Nov 092015
 
chiefmartec.com graphic

That is a lot of choices – are they all relevant?

Last week I read an interesting post from Laura Ramos, vice president and principal analyst at Forrester Research. Laura is Forrester’s point person for B2B marketing, and she was sharing her thoughts on how complicated what she refers to as “contextual marketing” has become for B2B companies.

The biggest reason she cites is the proliferation of choices on the marketing technology front. As shown above in a graphic courtesy of Scott Brinker at chiefmartec.com, there certainly are an impressive array of vendors competing for every niche of the B2B marketing function. (Click here to see an expandable version of the graphic).

Ramos suggests looking at B2B marketing technology in two categories, systems of insight and systems of engagement. That certainly is logical as far as it goes.

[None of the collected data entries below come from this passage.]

--- src/rtl/cfvos_mul.sv ---
// Iterative 48x48 unsigned multiplier built from four 32x32 partial products.
module cfvos_mul (
  input  logic        clk,
  input  logic        rst_n,
  input  logic        start,
  input  logic [47:0] a,
  input  logic [47:0] b,
  output logic        done,
  output logic [95:0] prod
);

  localparam logic [2:0] LAST_CNT = 3'd4;

  logic [47:0] a_r, b_r;
  logic [63:0] pp_r;
  logic [1:0]  psh_r;
  logic [95:0] acc_r;
  logic [2:0]  cnt_r;
  logic        run_r, done_r;
  logic [31:0] pa, pb;
  logic [1:0]  psh;

  // pick the partial product for this cycle
  always_comb begin
    case (cnt_r)
      3'd0: begin
        pa = a_r[31:0]; pb = b_r[31:0]; psh = 2'd0;
      end
      3'd1: begin
        pa = a_r[31:0]; pb = {16'd0, b_r[47:32]}; psh = 2'd1;
      end
      3'd2: begin
        pa = {16'd0, a_r[47:32]}; pb = b_r[31:0]; psh = 2'd1;
      end
      default: begin
        pa = {16'd0, a_r[47:32]}; pb = {16'd0, b_r[47:32]}; psh = 2'd2;
      end
    endcase
  end

  // sequence control
  always_ff @(posedge clk) begin
    if (!rst_n) begin
      run_r  <= 1'b0;
      done_r <= 1'b0;
      cnt_r  <= '0;
    end else begin
      done_r <= 1'b0;
      if (start) begin
        run_r <= 1'b1;
        cnt_r <= '0;
      end else if (run_r) begin
        cnt_r <= cnt_r + 3'd1;
        if (cnt_r == LAST_CNT) begin
          run_r  <= 1'b0;
          done_r <= 1'b1;
        end
      end
    end
  end

  // multiply, register, then accumulate
  always_ff @(posedge clk) begin
    if (start) begin
      a_r   <= a;
      b_r   <= b;
      acc_r <= '0;
    end else if (run_r) begin
      pp_r  <= pa * pb;
      psh_r <= psh;
      if (cnt_r != 3'd0) begin
        acc_r <= acc_r + ({32'd0, pp_r} << {psh_r, 5'd0});
      end
    end
  end

  assign done = done_r;
  assign prod = acc_r;

endmodule
## src/rtl/collection_mode_controller_assert.svh

```systemverilog
// assertion macros for the collection mode controller
// no dependencies; included by files that carry concurrent checks
`ifndef COLLECTION_MODE_CONTROLLER_ASSERT_SVH
`define COLLECTION_MODE_CONTROLLER_ASSERT_SVH

`ifndef SYNTH

// check under reset: disabled while arst_n is low
`define CMC_ASSERT(lbl, clk, rst_n, prop, msg) \
	lbl: assert property (@(posedge clk) disable iff (!rst_n) prop) else $error(msg);

// check at every edge, including during reset
`define CMC_ASSERT_ALWAYS(lbl, clk, prop, msg) \
	lbl: assert property (@(posedge clk) prop) else $error(msg);

`else

`define CMC_ASSERT(lbl, clk, rst_n, prop, msg)
`define CMC_ASSERT_ALWAYS(lbl, clk, prop, msg)

`endif

`endif

```

## src/rtl/cmc_pkg.sv

```systemverilog
// shared types, constants and helpers of the collection mode controller
// no dependencies
`default_nettype none

package cmc_pkg;

	// item kinds
	localparam logic [1:0] FUNC_CMD    = 2'd0;
	localparam logic [1:0] FUNC_TICK   = 2'd1;
	localparam logic [1:0] FUNC_SAMPLE = 2'd2;

	// command characters
	localparam logic [7:0] CH_AT    = 8'h40;
	localparam logic [7:0] CH_STOP  = 8'h53;
	localparam logic [7:0] CH_ONE   = 8'h31;
	localparam logic [7:0] CH_TWO   = 8'h32;
	localparam logic [7:0] CH_THREE = 8'h33;
	localparam logic [7:0] CH_FOUR  = 8'h34;
	localparam logic [7:0] CH_ZERO  = 8'h30;
	localparam logic [7:0] CH_NINE  = 8'h39;

	// frame characters
	localparam logic [7:0] FRAME_HEAD  = 8'd65;
	localparam logic [7:0] FRAME_TAIL  = 8'd90;
	localparam logic [7:0] FLAG_LIT    = 8'd97;
	localparam logic [7:0] FLAG_DARK   = 8'd89;
	localparam logic [7:0] SUN_SET_CH  = 8'd115;
	localparam logic [7:0] SUN_RISE_CH = 8'd114;
	localparam logic [7:0] SUN_NONE_CH = 8'd0;

	localparam logic [15:0] BELOW_LIMIT   = 16'd100;
	localparam logic [15:0] THRESH_RESET  = 16'd330;
	localparam logic [15:0] COUNT_MAX     = 16'hFFFF;
	localparam logic [4:0]  FRAME_LAST    = 5'd19;

	// command buffer geometry
	localparam logic [2:0] IDX_THIRD = 3'd2;
	localparam logic [2:0] IDX_SIXTH = 3'd5;

	// mode bits
	localparam int MODE3_BIT = 2;
	localparam int MODE4_BIT = 3;

	// one captured frame, ready to serialize
	typedef struct packed {
		logic [31:0] time_ms;
		logic [15:0] photodiode_level;
		logic [7:0]  thresh_ch;
		logic [7:0]  sun_ch;
		logic [15:0] optics_temp;
		logic [15:0] analog_board_temp;
		logic [15:0] digital_board_temp;
		logic [15:0] analog_supply_current;
		logic [15:0] digital_supply_current;
		logic        collecting;
		logic [3:0]  active_modes;
	} frame_t;

	// ascii decimal digit test
	function automatic logic is_digit(input logic [7:0] c);
		return (c >= CH_ZERO) && (c <= CH_NINE);
	endfunction

	// leading decimal value of up to three digit characters
	function automatic logic [9:0] digits_value(input logic [7:0] c0,
		input logic [7:0] c1, input logic [7:0] c2);
		logic [9:0] d0;
		logic [9:0] d1;
		logic [9:0] d2;
		logic [9:0] v;
		d0 = {6'd0, c0[3:0]};
		d1 = {6'd0, c1[3:0]};
		d2 = {6'd0, c2[3:0]};
		if (!is_digit(c0))
			v = 10'd0;
		else if (!is_digit(c1))
			v = d0;
		else if (!is_digit(c2))
			v = 10'(d0 * 10'd10) + d1;
		else
			v = 10'(d0 * 10'd100) + 10'(d1 * 10'd10) + d2;
		return v;
	endfunction

	// byte k of the telemetry frame
	function automatic logic [7:0] frame_byte_at(input frame_t f, input logic [4:0] k);
		logic [7:0] b;
		case (k)
			5'd0:    b = FRAME_HEAD;
			5'd1:    b = f.time_ms[7:0];
			5'd2:    b = f.time_ms[15:8];
			5'd3:    b = f.time_ms[23:16];
			5'd4:    b = f.time_ms[31:24];
			5'd5:    b = f.photodiode_level[7:0];
			5'd6:    b = f.photodiode_level[15:8];
			5'd7:    b = f.thresh_ch;
			5'd8:    b = f.sun_ch;
			5'd9:    b = f.optics_temp[7:0];
			5'd10:   b = f.optics_temp[15:8];
			5'd11:   b = f.analog_board_temp[7:0];
			5'd12:   b = f.analog_board_temp[15:8];
			5'd13:   b = f.digital_board_temp[7:0];
			5'd14:   b = f.digital_board_temp[15:8];
			5'd15:   b = f.analog_supply_current[7:0];
			5'd16:   b = f.analog_supply_current[15:8];
			5'd17:   b = f.digital_supply_current[7:0];
			5'd18:   b = f.digital_supply_current[15:8];
			default: b = FRAME_TAIL;
		endcase
		return b;
	endfunction

endpackage

`default_nettype wire

```

## src/rtl/cmc_if.sv

```systemverilog
// valid/ready channel interfaces of the collection mode controller
// no dependencies
`default_nettype none

// input item channel
interface cmc_in_if;
	logic        valid;
	logic        ready;
	logic [1:0]  func;
	logic [7:0]  command_char;
	logic [15:0] photodiode_level;
	logic [31:0] time_ms;
	logic [15:0] optics_temp;
	logic [15:0] analog_board_temp;
	logic [15:0] digital_board_temp;
	logic [15:0] analog_supply_current;
	logic [15:0] digital_supply_current;

	modport source (output valid, func, command_char, photodiode_level, time_ms,
		optics_temp, analog_board_temp, digital_board_temp,
		analog_supply_current, digital_supply_current, input ready);
	modport sink (input valid, func, command_char, photodiode_level, time_ms,
		optics_temp, analog_board_temp, digital_board_temp,
		analog_supply_current, digital_supply_current, output ready);
endinterface

// frame byte channel
interface cmc_out_if;
	logic       valid;
	logic       ready;
	logic [7:0] frame_byte;
	logic       last_of_frame;
	logic       collecting;
	logic [3:0] active_modes;

	modport source (output valid, frame_byte, last_of_frame, collecting, active_modes,
		input ready);
	modport sink (input valid, frame_byte, last_of_frame, collecting, active_modes,
		output ready);
endinterface

// threshold register write channel
interface cmc_cfg_if;
	logic        valid;
	logic        ready;
	logic [15:0] dark_threshold;

	modport source (output valid, dark_threshold, input ready);
	modport sink (input valid, dark_threshold, output ready);
endinterface

`default_nettype wire

```

## src/rtl/collection_mode_controller.sv

```systemverilog
// collection mode controller top level: command decode, mode state, frame serializer
// depends on cmc_pkg, cmc_if and collection_mode_controller_assert.svh
//
// channel | modport | beat
// --------+---------+------------------------------------------------------
// item    | sink    | command byte, one-second tick or sample set
// result  | source  | one telemetry frame byte with last/collecting/modes
// cfg     | sink    | dark_threshold write, always ready
//
// command bytes and ticks update state on acceptance
// a sample set is captured on acceptance and moves to the serializer once it is free;
// its 20 bytes follow one per cycle while result.ready is high; the byte serializer
// sets the sustained sample rate, and one frame can wait while the previous one
// is sent; while a frame waits and the serializer is busy, every item kind is held
// off until the last byte is taken
// reset clears mode state and counters and sets the threshold to 330; the command
// buffer is not reset; a stalled result holds until taken
`default_nettype none

`include "collection_mode_controller_assert.svh"

module collection_mode_controller (
	input  wire logic clk,
	input  wire logic arst_n,
	cmc_in_if.sink    item,
	cmc_out_if.source result,
	cmc_cfg_if.sink   cfg
);
	import cmc_pkg::*;

	// state
	logic [15:0] thresh_q;
	logic        collect_q;
	logic [3:0]  mode_q;
	logic [15:0] elapsed_q;
	logic [9:0]  limit_q;
	logic [15:0] below_q;
	logic [1:0]  sun_q;
	logic [2:0]  cmd_idx_q;
	logic [7:0]  cmd_buf_q [6];

	// captured frame and serializer
	logic        frame_vld_s1;
	frame_t      frame_s1;
	frame_t      frame_q;
	logic        busy_q;
	logic [4:0]  byte_idx_q;

	logic        item_fire;
	logic        out_fire;
	logic        last_byte;
	logic        load_ser;

	// next state
	logic        chk_collect;
	logic [3:0]  chk_mode;
	logic [9:0]  chk_limit;
	logic        nxt_collect;
	logic [3:0]  nxt_mode;
	logic [15:0] nxt_elapsed;
	logic [9:0]  nxt_limit;
	logic [15:0] nxt_below;
	logic [1:0]  nxt_sun;
	logic [2:0]  nxt_idx;
	logic        buf_wr;
	logic        full3;
	logic        full6;
	logic        lit;
	frame_t      new_frame;

	// handshakes
	assign out_fire  = busy_q && result.ready;
	assign last_byte = (byte_idx_q == FRAME_LAST);
	assign load_ser  = frame_vld_s1 && (!busy_q || (out_fire && last_byte));
	assign item.ready = !frame_vld_s1 || load_ser;
	assign item_fire = item.valid && item.ready;
	assign cfg.ready = 1'b1;

	// stop checks, then the item's own effect
	always_comb begin
		chk_collect = collect_q;
		chk_mode    = mode_q;
		chk_limit   = limit_q;
		if (mode_q[MODE3_BIT] && (below_q >= BELOW_LIMIT)) begin
			chk_collect         = 1'b0;
			chk_mode[MODE3_BIT] = 1'b0;
		end
		if (mode_q[MODE4_BIT] && (elapsed_q >= {6'd0, limit_q})) begin
			chk_collect         = 1'b0;
			chk_mode[MODE4_BIT] = 1'b0;
			chk_limit           = 10'd0;
		end

		nxt_collect = chk_collect;
		nxt_mode    = chk_mode;
		nxt_limit   = chk_limit;
		nxt_elapsed = elapsed_q;
		nxt_below   = below_q;
		nxt_sun     = sun_q;
		nxt_idx     = cmd_idx_q;
		buf_wr      = 1'b0;
		full3       = (cmd_idx_q == IDX_THIRD) && (item.command_char != CH_FOUR);
		full6       = (cmd_idx_q == IDX_SIXTH);
		lit         = (item.photodiode_level >= thresh_q);

		unique case (item.func)
			FUNC_CMD: begin
				buf_wr  = 1'b1;
				nxt_idx = (full3 || full6) ? 3'd0 : cmd_idx_q + 3'd1;
				if (full6) begin
					// timed mode with decimal limit
					nxt_limit   = digits_value(cmd_buf_q[3], cmd_buf_q[4],
						item.command_char);
					nxt_elapsed = 16'd0;
					nxt_collect = 1'b1;
					nxt_mode[MODE4_BIT] = 1'b1;
				end else if (full3) begin
					if (cmd_buf_q[1] == CH_STOP) begin
						nxt_collect = 1'b0;
						nxt_mode    = chk_mode & 4'b0100;
						nxt_sun     = {sun_q[0], sun_q[1]};
					end else if (cmd_buf_q[0] == CH_AT) begin
						case (item.command_char)
							CH_ONE: begin
								nxt_elapsed = 16'd0;
								nxt_collect = 1'b1;
								nxt_mode[0] = 1'b1;
							end
							CH_TWO: begin
								nxt_elapsed = 16'd0;
								nxt_collect = 1'b1;
								nxt_mode[1] = 1'b1;
							end
							CH_THREE: begin
								nxt_elapsed = 16'd0;
								nxt_collect = 1'b1;
								nxt_mode[MODE3_BIT] = 1'b1;
							end
							default: ;
						endcase
					end
				end
			end
			FUNC_TICK: begin
				if (elapsed_q != COUNT_MAX)
					nxt_elapsed = elapsed_q + 16'd1;
			end
			FUNC_SAMPLE: begin
				if (lit)
					nxt_below = 16'd0;
				else if (below_q != COUNT_MAX)
					nxt_below = below_q + 16'd1;
			end
			default: ;
		endcase
	end

	// frame content of a sample beat
	always_comb begin
		new_frame.time_ms                = item.time_ms;
		new_frame.photodiode_level       = item.photodiode_level;
		new_frame.thresh_ch              = lit ? FLAG_LIT : FLAG_DARK;
		new_frame.sun_ch                 = sun_q[0] ? SUN_SET_CH :
			(sun_q[1] ? SUN_RISE_CH : SUN_NONE_CH);
		new_frame.optics_temp            = item.optics_temp;
		new_frame.analog_board_temp      = item.analog_board_temp;
		new_frame.digital_board_temp     = item.digital_board_temp;
		new_frame.analog_supply_current  = item.analog_supply_current;
		new_frame.digital_supply_current = item.digital_supply_current;
		new_frame.collecting             = chk_collect;
		new_frame.active_modes           = chk_mode;
	end

	// mode and counter registers
	always_ff @(posedge clk or negedge arst_n) begin
		if (!arst_n) begin
			thresh_q  <= THRESH_RESET;
			collect_q <= 1'b0;
			mode_q    <= 4'd0;
			elapsed_q <= 16'd0;
			limit_q   <= 10'd0;
			below_q   <= 16'd0;
			sun_q     <= 2'd0;
			cmd_idx_q <= 3'd0;
		end else begin
			if (cfg.valid)
				thresh_q <= cfg.dark_threshold;
			if (item_fire) begin
				collect_q <= nxt_collect;
				mode_q    <= nxt_mode;
				elapsed_q <= nxt_elapsed;
				limit_q   <= nxt_limit;
				below_q   <= nxt_below;
				sun_q     <= nxt_sun;
				cmd_idx_q <= nxt_idx;
			end
		end
	end

	// command buffer, written without reset
	always_ff @(posedge clk) begin
		if (item_fire && buf_wr)
			cmd_buf_q[cmd_idx_q] <= item.command_char;
	end

	// captured frame waiting for the serializer
	always_ff @(posedge clk or negedge arst_n) begin
		if (!arst_n)
			frame_vld_s1 <= 1'b0;
		else if (item_fire && (item.func == FUNC_SAMPLE))
			frame_vld_s1 <= 1'b1;
		else if (load_ser)
			frame_vld_s1 <= 1'b0;
	end

	always_ff @(posedge clk) begin
		if (item_fire && (item.func == FUNC_SAMPLE))
			frame_s1 <= new_frame;
		if (load_ser)
			frame_q <= frame_s1;
	end

	// byte serializer control
	always_ff @(posedge clk or negedge arst_n) begin
		if (!arst_n) begin
			busy_q     <= 1'b0;
			byte_idx_q <= 5'd0;
		end else if (load_ser) begin
			busy_q     <= 1'b1;
			byte_idx_q <= 5'd0;
		end else if (out_fire) begin
			if (last_byte)
				busy_q <= 1'b0;
			else
				byte_idx_q <= byte_idx_q + 5'd1;
		end
	end

	// result beat
	assign result.valid         = busy_q;
	assign result.frame_byte    = frame_byte_at(frame_q, byte_idx_q);
	assign result.last_of_frame = last_byte;
	assign result.collecting    = frame_q.collecting;
	assign result.active_modes  = frame_q.active_modes;

	// checks
	`CMC_ASSERT(a_tail_on_last, clk, arst_n,
		(result.valid && result.last_of_frame) |-> (result.frame_byte == FRAME_TAIL),
		"last frame byte is not the tail character")
	`CMC_ASSERT(a_pending_holds, clk, arst_n,
		(frame_vld_s1 && !load_ser) |=> frame_vld_s1,
		"waiting frame dropped before the serializer took it")
	`CMC_ASSERT(a_idx_in_frame, clk, arst_n,
		busy_q |-> (byte_idx_q <= FRAME_LAST),
		"byte index ran past the frame")
	`CMC_ASSERT(a_collect_has_mode, clk, arst_n,
		collect_q |-> (mode_q != 4'd0),
		"collecting with no active mode")
	`CMC_ASSERT_ALWAYS(a_cmd_idx_range, clk,
		!arst_n || (cmd_idx_q <= IDX_SIXTH),
		"command index out of range")

endmodule

`default_nettype wire
```

## src/flat_wrapper.sv

```systemverilog
// flat-port wrapper written by rule: the top's interface ports become plain ports
module collection_mode_controller_flat import cmc_pkg::*;
  (clk, arst_n, item_valid, item_func, item_command_char, item_photodiode_level, item_time_ms, item_optics_temp, item_analog_board_temp, item_digital_board_temp, item_analog_supply_current, item_digital_supply_current, item_ready, result_valid, result_frame_byte, result_last_of_frame, result_collecting, result_active_modes, result_ready, cfg_valid, cfg_dark_threshold, cfg_ready);
  cmc_in_if item_i ();
  cmc_out_if result_i ();
  cmc_cfg_if cfg_i ();
  input  wire logic clk;
  input  wire logic arst_n;
  input wire logic [$bits(item_i.valid)-1:0] item_valid;
  input wire logic [$bits(item_i.func)-1:0] item_func;
  input wire logic [$bits(item_i.command_char)-1:0] item_command_char;
  input wire logic [$bits(item_i.photodiode_level)-1:0] item_photodiode_level;
  input wire logic [$bits(item_i.time_ms)-1:0] item_time_ms;
  input wire logic [$bits(item_i.optics_temp)-1:0] item_optics_temp;
  input wire logic [$bits(item_i.analog_board_temp)-1:0] item_analog_board_temp;
  input wire logic [$bits(item_i.digital_board_temp)-1:0] item_digital_board_temp;
  input wire logic [$bits(item_i.analog_supply_current)-1:0] item_analog_supply_current;
  input wire logic [$bits(item_i.digital_supply_current)-1:0] item_digital_supply_current;
  output wire logic [$bits(item_i.ready)-1:0] item_ready;
  output wire logic [$bits(result_i.valid)-1:0] result_valid;
  output wire logic [$bits(result_i.frame_byte)-1:0] result_frame_byte;
  output wire logic [$bits(result_i.last_of_frame)-1:0] result_last_of_frame;
  output wire logic [$bits(result_i.collecting)-1:0] result_collecting;
  output wire logic [$bits(result_i.active_modes)-1:0] result_active_modes;
  input wire logic [$bits(result_i.ready)-1:0] result_ready;
  input wire logic [$bits(cfg_i.valid)-1:0] cfg_valid;
  input wire logic [$bits(cfg_i.dark_threshold)-1:0] cfg_dark_threshold;
  output wire logic [$bits(cfg_i.ready)-1:0] cfg_ready;
  assign item_i.valid = item_valid;
  assign item_i.func = item_func;
  assign item_i.command_char = item_command_char;
  assign item_i.photodiode_level = item_photodiode_level;
  assign item_i.time_ms = item_time_ms;
  assign item_i.optics_temp = item_optics_temp;
  assign item_i.analog_board_temp = item_analog_board_temp;
  assign item_i.digital_board_temp = item_digital_board_temp;
  assign item_i.analog_supply_current = item_analog_supply_current;
  assign item_i.digital_supply_current = item_digital_supply_current;
  assign item_ready = item_i.ready;
  assign result_valid = result_i.valid;
  assign result_frame_byte = result_i.frame_byte;
  assign result_last_of_frame = result_i.last_of_frame;
  assign result_collecting = result_i.collecting;
  assign result_active_modes = result_i.active_modes;
  assign result_i.ready = result_ready;
  assign cfg_i.valid = cfg_valid;
  assign cfg_i.dark_threshold = cfg_dark_threshold;
  assign cfg_ready = cfg_i.ready;
  collection_mode_controller u_core (.clk(clk), .arst_n(arst_n), .item(item_i), .result(result_i), .cfg(cfg_i));
endmodule
```

## config.mk

```make
export PLATFORM = sky130hd
export DESIGN_NAME = collection_mode_controller_flat
export DESIGN_NICKNAME = d
export VERILOG_FILES = /design/src/rtl/cmc_pkg.sv /design/src/rtl/cmc_if.sv /design/src/rtl/collection_mode_controller.sv /design/src/flat_wrapper.sv
export VERILOG_INCLUDE_DIRS = /design/src /design/src/rtl
export SDC_FILE = /design/constraint.sdc
export NUM_CORES = 1
export LEC_CHECK = 0
export BUFFER_PORTS_ARGS = -buffer_cell sky130_fd_sc_hd__buf_2
export CELL_PAD_IN_SITES_DETAIL_PLACEMENT = 0
export CELL_PAD_IN_SITES_GLOBAL_PLACEMENT = 1
export CORE_UTILIZATION = 25
export DETAILED_ROUTE_END_ITERATION = 8
export PLACE_DENSITY_LB_ADDON = 0.08
export SETUP_SLACK_MARGIN = 0.02
export SYNTH_ARGS = -nofsm -noshare
export SYNTH_HDL_FRONTEND = slang
export SYNTH_SLANG_ARGS = --single-unit
```

## constraint.sdc

```tcl
create_clock -name clk -period 9.65 [get_ports clk]
set_clock_uncertainty 0.05 [all_clocks]
set_input_delay 0 -clock clk [delete_from_list [all_inputs] [get_ports clk]]
set_output_delay 0 -clock clk [all_outputs]
set_load 0.01 [all_outputs]
```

Basically what she’s talking about is how many B2B marketers continue to grapple with transforming their operations into a data driven function.

Her definition of contextual marketing sounds like content marketing to me – my bolds:

“Brand-specific platform and processes that exploit customer context to deliver utility and guide the customer into the next best interaction.”

Besides the similarity of contextual marketing to content marketing, this post raised two questions for me. The first is how much B2B marketers should automate their systems of engagement. Unlike consumer facing companies, most B2B companies won’t have the sheer number of engagements that necessitate automation. And too much automation can make the “engagement” feel robotic and false – as I wrote about in this 2011 piece.

My other question was using the graph as an example of mounting B2B marketing complexity. Granted there are a lot more choices, but many listed in the graph are obscure startups that will probably not survive. And the micro-segmentation seems a little extreme. A tool for display ads doesn’t seem like a good description of Outbrain. And Experience Management seems like a novel way to describe something as familiar and widely adopted as WordPress.

The cultural and executional challenges of content marketing seem like tougher hurdles to me than the technology. After all, strategy and vision must always precede tactics. No technology will succeed if a company hasn’t embraced a publisher mindset with their content marketing, consistently publishing high quality content that educates prospects first and sells second. There’s no other way to succeed with B2B marketing in the age of the enlightened buyer.

Going back to Ramos’ definition, due to long sales cycles there may not be any immediate “next best interaction” with a prospect. Nurture campaigns can be long, and companies must be disciplined to stay the course, while of course using analytics to determine which prospects are consuming the content and if their journey through the sales process is being accelerated.

Industry analysts don’t usually describe business challenges as simple. And in many B2B verticals the competition has never been fiercer.  But for most companies choosing and integrating the right technology tools isn’t as big a challenge as embracing the publisher mentality of content marketing and following through with consistent, disciplined execution.